Dataset entries

BEGIN

[src/rtl/uart_rx_ctrl.sv]
// uart_rx_ctrl
// ------------
// 8N1 UART receiver with a single-entry output register and valid/ready handoff.
// The serial input is synchronised into the clk domain, and each bit is sampled
// near its centre using a 16x oversample tick. A received byte is offered on
// Dout/valid until the consumer takes it with valid&ready. A bad stop bit
// produces a frame_err pulse. A byte that arrives while the output register is
// still full produces an overrun pulse and is dropped.
//
// Parameters
//   CLK_DIV    clk cycles per oversample tick (16 ticks per bit), 2..1023
//
// Ports
//   clk        system clock, all state changes on its rising edge
//   rst        asynchronous, active-low reset
//   Din        serial line, idle high, asynchronous to clk
//   rx_en      enables detection of a new start bit
//   Dout       received byte, LSB is the first data bit on the line
//   valid      Dout holds a byte that has not been consumed yet
//   ready      consumer takes Dout when valid&ready at a clk edge
//   frame_err  one-cycle pulse: stop bit sampled low, byte discarded
//   overrun    one-cycle pulse: byte dropped because Dout was still full
//   busy       high whenever the receiver is not idle
module uart_rx_ctrl #(
  parameter int CLK_DIV = 54
) (
  input  logic       clk,
  input  logic       rst,
  input  logic       Din,
  input  logic       rx_en,
  output logic [7:0] Dout,
  output logic       valid,
  input  logic       ready,
  output logic       frame_err,
  output logic       overrun,
  output logic       busy
);

  // The largest legal divider is 1023, so a 10-bit counter always fits.
  localparam logic [9:0] DIV_MAX = 10'(CLK_DIV - 1);

  typedef enum logic [1:0] {
    IDLE,
    START,
    DATA,
    STOP
  } state_t;

  state_t      state_q, state_d;
  logic        sync1_q, sync1_d;
  logic        sync2_q, sync2_d;
  logic        line_prev_q, line_prev_d;
  logic [9:0]  div_cnt_q, div_cnt_d;
  logic [3:0]  samp_cnt_q, samp_cnt_d;
  logic [2:0]  bit_cnt_q, bit_cnt_d;
  logic [7:0]  shift_q, shift_d;
  logic [7:0]  dout_q, dout_d;
  logic        valid_q, valid_d;
  logic        frame_err_q, frame_err_d;
  logic        overrun_q, overrun_d;
  logic        busy_q, busy_d;

  logic        line;
  logic        fall_edge;
  logic        tick;
  logic        mid_start;
  logic        bit_end;

  assign line      = sync2_q;
  // The previous-line flop resets high, so after reset only a genuine
  // high-to-low transition of the synchronised line can start a frame.
  // It also keeps a held-low break from retriggering after a bad frame.
  assign fall_edge = line_prev_q & ~line;
  // The tick counter is held at zero while idle, so tick never fires there.
  assign tick      = (state_q != IDLE) && (div_cnt_q == DIV_MAX);
  // The 8th tick after the start edge lands mid-start-bit; after that,
  // every 16th tick lands mid-bit.
  assign mid_start = tick && (samp_cnt_q == 4'd7);
  assign bit_end   = tick && (samp_cnt_q == 4'd15);

  // Next-state and datapath logic. The flag pulses default low so they
  // can only be high for the one cycle after the stop sample that set them.
  always_comb begin
    state_d     = state_q;
    sync1_d     = Din;
    sync2_d     = sync1_q;
    line_prev_d = sync2_q;
    div_cnt_d   = div_cnt_q;
    samp_cnt_d  = samp_cnt_q;
    bit_cnt_d   = bit_cnt_q;
    shift_d     = shift_q;
    dout_d      = dout_q;
    valid_d     = valid_q;
    frame_err_d = 1'b0;
    overrun_d   = 1'b0;

    if (state_q == IDLE) begin
      div_cnt_d = '0;
    end else if (tick) begin
      div_cnt_d  = '0;
      samp_cnt_d = samp_cnt_q + 4'd1;
    end else begin
      div_cnt_d = div_cnt_q + 10'd1;
    end

    // A consume clears valid unless the stop sample below reloads it
    // in the same cycle.
    if (valid_q && ready) begin
      valid_d = 1'b0;
    end

    case (state_q)
      IDLE: begin
        samp_cnt_d = '0;
        if (rx_en && fall_edge) begin
          state_d    = START;
          div_cnt_d  = '0;
          samp_cnt_d = '0;
        end
      end

      START: begin
        if (mid_start) begin
          if (!line) begin
            state_d    = DATA;
            samp_cnt_d = '0;
            bit_cnt_d  = '0;
          end else begin
            // The line went back high before mid-start-bit, so this was a glitch.
            state_d = IDLE;
          end
        end
      end

      DATA: begin
        if (bit_end) begin
          // Shifting right with the new bit at the top leaves the first bit
          // in bit 0 after eight samples.
          shift_d   = {line, shift_q[7:1]};
          bit_cnt_d = bit_cnt_q + 3'd1;
          if (bit_cnt_q == 3'd7) begin
            state_d = STOP;
          end
        end
      end

      STOP: begin
        if (bit_end) begin
          state_d = IDLE;
          if (!line) begin
            frame_err_d = 1'b1;
          end else if (!valid_q || ready) begin
            dout_d  = shift_q;
            valid_d = 1'b1;
          end else begin
            overrun_d = 1'b1;
          end
        end
      end

      default: begin
        state_d = IDLE;
      end
    endcase

    busy_d = (state_d != IDLE);
  end

  // All state registers. The synchroniser and edge flops reset to the
  // idle-line level so that reset release cannot look like a start edge.
  always_ff @(posedge clk or negedge rst) begin
    if (!rst) begin
      state_q     <= IDLE;
      sync1_q     <= 1'b1;
      sync2_q     <= 1'b1;
      line_prev_q <= 1'b1;
      div_cnt_q   <= '0;
      samp_cnt_q  <= '0;
      bit_cnt_q   <= '0;
      shift_q     <= '0;
      dout_q      <= '0;
      valid_q     <= 1'b0;
      frame_err_q <= 1'b0;
      overrun_q   <= 1'b0;
      busy_q      <= 1'b0;
    end else begin
      state_q     <= state_d;
      sync1_q     <= sync1_d;
      sync2_q     <= sync2_d;
      line_prev_q <= line_prev_d;
      div_cnt_q   <= div_cnt_d;
      samp_cnt_q  <= samp_cnt_d;
      bit_cnt_q   <= bit_cnt_d;
      shift_q     <= shift_d;
      dout_q      <= dout_d;
      valid_q     <= valid_d;
      frame_err_q <= frame_err_d;
      overrun_q   <= overrun_d;
      busy_q      <= busy_d;
    end
  end

  assign Dout      = dout_q;
  assign valid     = valid_q;
  assign frame_err = frame_err_q;
  assign overrun   = overrun_q;
  assign busy      = busy_q;

endmodule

END

A bare number is all that is asked for: the count of lines above that include "serial".

2